Mark Quayle was admitted to the Manx Bar on 5 July 1825 and succeeded John McHutchin as Clerk of the Rolls on 13 April 1847, an office he held for almost 32 years.
On two occasions during vacancies in the Governorship, Quayle was appointed Deputy Governor of the Isle of Man.

As Clerk of the Rolls his duties were to keep the public records of the Island, and to take evidence in special cases heard before the Manx Chancery Court. As an additional appointment as a consequence of his capacity as Clerk of the Rolls, Quayle became the Equity Judge of the Island.

On 5 July 1837 Quayle was elected as a Member of the House of Keys (MHK) to fill the vacancy caused by the death of Capt. John Anderson. In September 1860, upon the resignation of Governor Hope, Quayle was appointed Deputy Governor, a position he held until the appointment of Governor Pigott. On 31 January 1873 he was elected Chairman of the Justices and he at one time acted as Assistant Deemster during the illness of Deemster Stephen.

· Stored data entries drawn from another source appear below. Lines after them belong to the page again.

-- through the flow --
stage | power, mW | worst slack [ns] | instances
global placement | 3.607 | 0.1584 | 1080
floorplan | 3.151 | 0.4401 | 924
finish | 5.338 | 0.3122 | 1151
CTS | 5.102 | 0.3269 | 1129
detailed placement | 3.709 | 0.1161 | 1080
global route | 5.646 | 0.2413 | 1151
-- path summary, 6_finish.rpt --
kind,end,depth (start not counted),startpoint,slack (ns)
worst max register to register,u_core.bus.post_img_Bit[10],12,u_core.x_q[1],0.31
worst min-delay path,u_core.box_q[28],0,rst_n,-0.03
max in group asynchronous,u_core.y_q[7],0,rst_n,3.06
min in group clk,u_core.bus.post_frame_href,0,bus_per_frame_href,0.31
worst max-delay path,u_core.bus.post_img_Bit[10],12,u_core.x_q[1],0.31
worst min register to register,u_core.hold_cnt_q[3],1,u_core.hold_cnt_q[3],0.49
File: config.mk
export PLATFORM = sky130hd
export DESIGN_NAME = interleave_n
export DESIGN_NICKNAME = d
export VERILOG_FILES = /design/src/rtl/interleave_n_pkg.sv /design/src/rtl/interleave_n_next_chan.sv /design/src/rtl/interleave_n.sv
export SDC_FILE = /design/constraint.sdc
export NUM_CORES = 1
export LEC_CHECK = 0
export CORE_MARGIN = 1
export CORE_UTILIZATION = 30
export CTS_BUF_LIST = sky130_fd_sc_hd__clkbuf_4 sky130_fd_sc_hd__clkbuf_8 sky130_fd_sc_hd__clkbuf_16
export DETAILED_ROUTE_END_ITERATION = 16
export HOLD_SLACK_MARGIN = 0.08
export MAX_ROUTING_LAYER = met4
export SLEW_MARGIN = 20
export SYNTH_ARGS = -nofsm -noshare
export SYNTH_HDL_FRONTEND = slang
export SYNTH_SLANG_ARGS = --single-unit
File: constraint.sdc
create_clock -name clock -period 2.4 [get_ports clock]
set_input_delay 0.72 -clock clock [delete_from_list [all_inputs] [get_ports clock]]
set_output_delay 0.72 -clock clock [all_outputs]
set_load 0.05 [all_outputs]
<file path="src/rtl/instr_encoder_loader.sv">
// instr_encoder_loader: encodes symbolic MIPS instructions into 32-bit words
// and writes them sequentially into instruction memory from address 0.
module instr_encoder_loader #(
  parameter int unsigned ADDR_W = 10,
  parameter int unsigned DEPTH  = 1024
) (
  input  logic              clk,
  input  logic              reset,
  input  logic              in_valid,
  output logic              in_ready,
  input  logic [3:0]        in_mnem,
  input  logic [4:0]        in_rs,
  input  logic [4:0]        in_rt,
  input  logic [4:0]        in_rd,
  input  logic [15:0]       in_imm,
  input  logic [25:0]       in_target,
  input  logic              in_last,
  output logic              im_we,
  output logic [ADDR_W-1:0] im_addr,
  output logic [31:0]       im_wdata,
  output logic [ADDR_W:0]   count,
  output logic              done,
  output logic              full,
  output logic              err,
  output logic              err_seen
);

  localparam int unsigned CNT_W = ADDR_W + 1;
  localparam logic [CNT_W-1:0] DEPTH_C = CNT_W'(DEPTH);

  localparam logic [5:0] OP_RTYPE = 6'b000000;
  localparam logic [5:0] OP_LW    = 6'b100011;
  localparam logic [5:0] OP_SW    = 6'b101011;
  localparam logic [5:0] OP_BEQ   = 6'b000100;
  localparam logic [5:0] OP_LUI   = 6'b001111;
  localparam logic [5:0] OP_ORI   = 6'b001101;
  localparam logic [5:0] OP_JAL   = 6'b000011;
  localparam logic [5:0] FN_ADDU  = 6'b100001;
  localparam logic [5:0] FN_SUBU  = 6'b100011;
  localparam logic [5:0] FN_JR    = 6'b001000;

  typedef enum logic [1:0] {S_IDLE, S_WRITE, S_DONE, S_FULL} state_e;

  state_e              state_q, state_d;
  logic [ADDR_W-1:0]   addr_q, addr_d;
  logic [31:0]         wdata_q, wdata_d;
  logic [CNT_W-1:0]    count_q, count_d;
  logic                we_q, we_d;
  logic                done_q, done_d;
  logic                full_q, full_d;
  logic                err_q, err_d;
  logic                err_seen_q, err_seen_d;
  logic                last_q, last_d;

  logic [31:0]         enc_word;
  logic                legal;
  logic                accept;
  logic [CNT_W-1:0]    count_inc;

  // Encode the presented fields; unused fields are forced to zero.
  always_comb begin
    enc_word = '0;
    legal    = 1'b1;
    case (in_mnem)
      4'd0:    enc_word = '0;
      4'd1:    enc_word = {OP_RTYPE, in_rs, in_rt, in_rd, 5'd0, FN_ADDU};
      4'd2:    enc_word = {OP_RTYPE, in_rs, in_rt, in_rd, 5'd0, FN_SUBU};
      4'd3:    enc_word = {OP_RTYPE, in_rs, 5'd0, 5'd0, 5'd0, FN_JR};
      4'd4:    enc_word = {OP_LW, in_rs, in_rt, in_imm};
      4'd5:    enc_word = {OP_SW, in_rs, in_rt, in_imm};
      4'd6:    enc_word = {OP_BEQ, in_rs, in_rt, in_imm};
      4'd7:    enc_word = {OP_LUI, 5'd0, in_rt, in_imm};
      4'd8:    enc_word = {OP_ORI, in_rs, in_rt, in_imm};
      4'd9:    enc_word = {OP_JAL, in_target};
      default: legal = 1'b0;
    endcase
  end

  assign in_ready  = (state_q == S_IDLE);
  assign accept    = in_valid && in_ready;
  assign count_inc = count_q + CNT_W'(1);

  // Next-state and register-input logic.
  always_comb begin
    state_d    = state_q;
    addr_d     = addr_q;
    wdata_d    = wdata_q;
    count_d    = count_q;
    we_d       = 1'b0;
    done_d     = done_q;
    full_d     = full_q;
    err_d      = 1'b0;
    err_seen_d = err_seen_q;
    last_d     = last_q;
    case (state_q)
      S_IDLE: begin
        if (accept) begin
          if (legal) begin
            wdata_d = enc_word;
            addr_d  = count_q[ADDR_W-1:0];
            last_d  = in_last;
            we_d    = 1'b1;
            state_d = S_WRITE;
          end else begin
            err_d      = 1'b1;
            err_seen_d = 1'b1;
            if (in_last) begin
              done_d  = 1'b1;
              state_d = S_DONE;
            end
          end
        end
      end
      S_WRITE: begin
        count_d = count_inc;
        if (count_inc == DEPTH_C) full_d = 1'b1;
        if (last_q) begin
          done_d  = 1'b1;
          state_d = S_DONE;
        end else if (count_inc == DEPTH_C) begin
          state_d = S_FULL;
        end else begin
          state_d = S_IDLE;
        end
      end
      default: ;
    endcase
  end

  // State and output registers with synchronous reset.
  always_ff @(posedge clk) begin
    if (reset) begin
      state_q    <= S_IDLE;
      addr_q     <= '0;
      wdata_q    <= '0;
      count_q    <= '0;
      we_q       <= 1'b0;
      done_q     <= 1'b0;
      full_q     <= 1'b0;
      err_q      <= 1'b0;
      err_seen_q <= 1'b0;
      last_q     <= 1'b0;
    end else begin
      state_q    <= state_d;
      addr_q     <= addr_d;
      wdata_q    <= wdata_d;
      count_q    <= count_d;
      we_q       <= we_d;
      done_q     <= done_d;
      full_q     <= full_d;
      err_q      <= err_d;
      err_seen_q <= err_seen_d;
      last_q     <= last_d;
    end
  end

  assign im_we    = we_q;
  assign im_addr  = addr_q;
  assign im_wdata = wdata_q;
  assign count    = count_q;
  assign done     = done_q;
  assign full     = full_q;
  assign err      = err_q;
  assign err_seen = err_seen_q;

endmodule

</file>
### config.mk
export PLATFORM = sky130hd
export DESIGN_NAME = seq_addsub
export DESIGN_NICKNAME = d
export VERILOG_FILES = /design/src/rtl/seq_addsub.sv
export SDC_FILE = /design/constraint.sdc
export NUM_CORES = 1
export LEC_CHECK = 0
export ABC_AREA = 1
export CORE_AREA = 3 3 90 92
export CTS_BUF_LIST = sky130_fd_sc_hd__clkbuf_2 sky130_fd_sc_hd__clkbuf_4 sky130_fd_sc_hd__clkbuf_8
export DETAILED_ROUTE_END_ITERATION = 12
export DIE_AREA = 0 0 93 95
export GPL_ROUTABILITY_DRIVEN = 1
export GPL_TIMING_DRIVEN = 0
export PLACE_DENSITY = 0.74
export SLEW_MARGIN = 40
export SYNTH_ARGS = -nofsm -noshare
export SYNTH_HDL_FRONTEND = slang
export SYNTH_SLANG_ARGS = --single-unit
### constraint.sdc
create_clock -name clk -period 8 [get_ports clk]
set_clock_uncertainty 0.1 [all_clocks]
set_input_delay 2.4 -clock clk [delete_from_list [all_inputs] [get_ports clk]]
set_output_delay 2.4 -clock clk [all_outputs]
set_load 0.1 [all_outputs]
===== config.mk =====
export PLATFORM = sky130hd
export DESIGN_NAME = ldl_rr_arb_lock_flat
export DESIGN_NICKNAME = d
export VERILOG_FILES = /design/src/rtl/ldl_arb_pkg.sv /design/src/rtl/ldl_rr_arb_lock_if.sv /design/src/rtl/ldl_rr_pick.sv /design/src/rtl/ldl_rr_arb_lock.sv /design/src/flat_wrapper.sv
export SDC_FILE = /design/constraint.sdc
export NUM_CORES = 1
export LEC_CHECK = 0
export CORE_MARGIN = 4
export CORE_UTILIZATION = 45
export DETAILED_ROUTE_END_ITERATION = 8
export DONT_BUFFER_PORTS = 1
export PLACE_DENSITY_LB_ADDON = 0.12
export SETUP_SLACK_MARGIN = 0.02
export SLEW_MARGIN = 20
export SYNTH_ARGS = -nofsm -noshare
export SYNTH_HDL_FRONTEND = slang
export SYNTH_SLANG_ARGS = --single-unit

===== constraint.sdc =====
create_clock -name clk -period 2.65 [get_ports clk]
set_input_delay 0.265 -clock clk [delete_from_list [all_inputs] [get_ports clk]]
set_output_delay 0.265 -clock clk [all_outputs]
set_load 0.02 [all_outputs]

===== src/rtl/ldl_arb_pkg.sv =====
// Shared arbiter types and constants: state encoding, default hold limit, and a width helper.
// Combinational helpers only; no latency or backpressure of its own.
package ldl_arb_pkg;

    typedef enum logic {
        IDLE = 1'b0,
        BUSY = 1'b1
    } arb_state_t;

    localparam int DEF_MAX_HOLD = 16;

    // Bits needed to hold values 0..v-1, never less than 1.
    function automatic int safe_clog2(input int v);
        int w;
        w = 1;
        for (int i = 1; i < 31; i++) begin
            if ((1 << i) < v) w = i + 1;
        end
        return w;
    endfunction

endpackage


===== src/rtl/ldl_rr_arb_lock_if.sv =====
// Request/grant bundle between requesters (master) and the locking arbiter (slave).
// The timeout pulse exists only when ARB_TIMEOUT_EN is defined.
interface ldl_rr_arb_lock_if #(
    parameter int BIN_WIDTH = 3
);
    localparam int N = 1 << BIN_WIDTH;

    logic [N-1:0]         req;
    logic                 xfer;
    logic                 last;
    logic [N-1:0]         gnt;
    logic [BIN_WIDTH-1:0] gnt_id;
    logic                 gnt_vld;
`ifdef ARB_TIMEOUT_EN
    logic                 timeout;

    modport master (output req, xfer, last, input gnt, gnt_id, gnt_vld, timeout);
    modport slave  (input req, xfer, last, output gnt, gnt_id, gnt_vld, timeout);
`else
    modport master (output req, xfer, last, input gnt, gnt_id, gnt_vld);
    modport slave  (input req, xfer, last, output gnt, gnt_id, gnt_vld);
`endif

endinterface


===== src/rtl/ldl_rr_pick.sv =====
// Round-robin winner select: lowest asserted index above ptr, else lowest asserted overall.
// Purely combinational, zero latency, no backpressure.
module ldl_rr_pick #(
    parameter  int BIN_WIDTH = 3,
    localparam int N         = 1 << BIN_WIDTH
) (
    input  logic [N-1:0]         req,
    input  logic [BIN_WIDTH-1:0] ptr,
    output logic [N-1:0]         win,
    output logic [BIN_WIDTH-1:0] win_id,
    output logic                 any
);

    function automatic logic [BIN_WIDTH-1:0] lowest(input logic [N-1:0] v);
        logic [BIN_WIDTH-1:0] res;
        res = '0;
        for (int i = N - 1; i >= 0; i--) begin
            if (v[i]) res = BIN_WIDTH'(i);
        end
        return res;
    endfunction

    logic [N-1:0]         above_mask;
    logic [N-1:0]         req_above;
    logic [BIN_WIDTH-1:0] id_above;
    logic [BIN_WIDTH-1:0] id_all;

    always_comb begin
        above_mask = '0;
        for (int i = 0; i < N; i++) begin
            above_mask[i] = (BIN_WIDTH'(i) > ptr);
        end
    end

    assign req_above = req & above_mask;
    assign id_above  = lowest(req_above);
    assign id_all    = lowest(req);
    assign any       = |req;
    assign win_id    = (|req_above) ? id_above : id_all;
    assign win       = any ? (N'(1) << win_id) : '0;

endmodule


===== src/rtl/ldl_rr_arb_lock.sv =====
// Round-robin arbiter holding each grant for a whole packet; grant 1 cycle after req, no bubble on hand-over.
// No backpressure: release on xfer&last, owner abandon, or (with ARB_TIMEOUT_EN) a forced hold-limit timeout.
module ldl_rr_arb_lock
    import ldl_arb_pkg::*;
#(
    parameter  int BIN_WIDTH = 3,
    parameter  int MAX_HOLD  = DEF_MAX_HOLD,
    localparam int N         = 1 << BIN_WIDTH
) (
    input  logic              clk,
    input  logic              rst_n,
    ldl_rr_arb_lock_if.slave  bus
);

    if (MAX_HOLD < 2) begin : g_bad_max_hold
        $error("ldl_rr_arb_lock: MAX_HOLD must be at least 2");
    end

    arb_state_t           state_q, state_d;
    logic [N-1:0]         gnt_q, gnt_d;
    logic [BIN_WIDTH-1:0] gnt_id_q, gnt_id_d;
    logic                 gnt_vld_q, gnt_vld_d;
    logic [BIN_WIDTH-1:0] ptr_q, ptr_d;

    logic [N-1:0]         pick_req;
    logic [N-1:0]         win;
    logic [BIN_WIDTH-1:0] win_id;
    logic                 win_any;

    logic busy;
    logic done;
    logic owner_req;
    logic hold_hit;
    logic rel;

`ifdef ARB_TIMEOUT_EN
    localparam int HOLD_W = safe_clog2(MAX_HOLD + 1);
    logic [HOLD_W-1:0] hold_q, hold_d;
    logic              timeout_q, timeout_d;

    assign hold_hit    = busy && (hold_q == HOLD_W'(MAX_HOLD - 1));
    assign bus.timeout = timeout_q;
`else
    assign hold_hit = 1'b0;
`endif

    assign busy      = (state_q == BUSY);
    assign done      = bus.xfer & bus.last;
    assign owner_req = bus.req[gnt_id_q];
    assign rel       = busy & (done | ~owner_req | hold_hit);

    // The current owner is masked so a release hands over to someone else when possible.
    assign pick_req = bus.req & ~gnt_q;

    ldl_rr_pick #(.BIN_WIDTH(BIN_WIDTH)) u_pick (
        .req    (pick_req),
        .ptr    (ptr_q),
        .win    (win),
        .win_id (win_id),
        .any    (win_any)
    );

    always_comb begin
        state_d   = state_q;
        gnt_d     = gnt_q;
        gnt_id_d  = gnt_id_q;
        gnt_vld_d = gnt_vld_q;
        ptr_d     = ptr_q;
`ifdef ARB_TIMEOUT_EN
        hold_d    = busy ? hold_q + HOLD_W'(1) : hold_q;
        timeout_d = hold_hit & ~done & owner_req;
`endif
        if ((state_q == IDLE) || rel) begin
            if (win_any) begin
                state_d   = BUSY;
                gnt_d     = win;
                gnt_id_d  = win_id;
                gnt_vld_d = 1'b1;
                ptr_d     = win_id;
`ifdef ARB_TIMEOUT_EN
                hold_d    = '0;
`endif
            end else begin
                state_d   = IDLE;
                gnt_d     = '0;
                gnt_vld_d = 1'b0;
            end
        end
    end

    always_ff @(posedge clk or negedge rst_n) begin
        if (!rst_n) begin
            state_q   <= IDLE;
            gnt_q     <= '0;
            gnt_id_q  <= '0;
            gnt_vld_q <= 1'b0;
            ptr_q     <= BIN_WIDTH'(N - 1);
`ifdef ARB_TIMEOUT_EN
            hold_q    <= '0;
            timeout_q <= 1'b0;
`endif
        end else begin
            state_q   <= state_d;
            gnt_q     <= gnt_d;
            gnt_id_q  <= gnt_id_d;
            gnt_vld_q <= gnt_vld_d;
            ptr_q     <= ptr_d;
`ifdef ARB_TIMEOUT_EN
            hold_q    <= hold_d;
            timeout_q <= timeout_d;
`endif
        end
    end

    assign bus.gnt     = gnt_q;
    assign bus.gnt_id  = gnt_id_q;
    assign bus.gnt_vld = gnt_vld_q;

endmodule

It was said of him that he was an upright judge and a patriotic member of the Legislature.

===Personal life===
Mark Quayle married Mary Spedding in 1837. Of their children, John Quayle and Mark Hildesley Quayle also became advocates, with John Quayle also becoming a MHK. Daniel Quayle was ordained into the priesthood and James Quayle took a commission in the Army. He acquired land at The Crogga, in the parish of Santan, which was developed into the family home, but he did not live to see its completion.

===Death and funeral===
Over the winter of 1878–79 Quayle's health began to decline, resulting in a mild attack of paralysis. On 18 March he suffered a severe attack and he died on the morning of 19 March at his home, Bridge House, Castletown, Isle of Man, adjoining what is now the Nautical Museum. Mark Hildesley Quayle's funeral was on Monday 24 March 1879. The procession left Bridge House at 12 o'clock and made its way to the Parish Church of Malew where the service took place; his body was then interred in the family vault.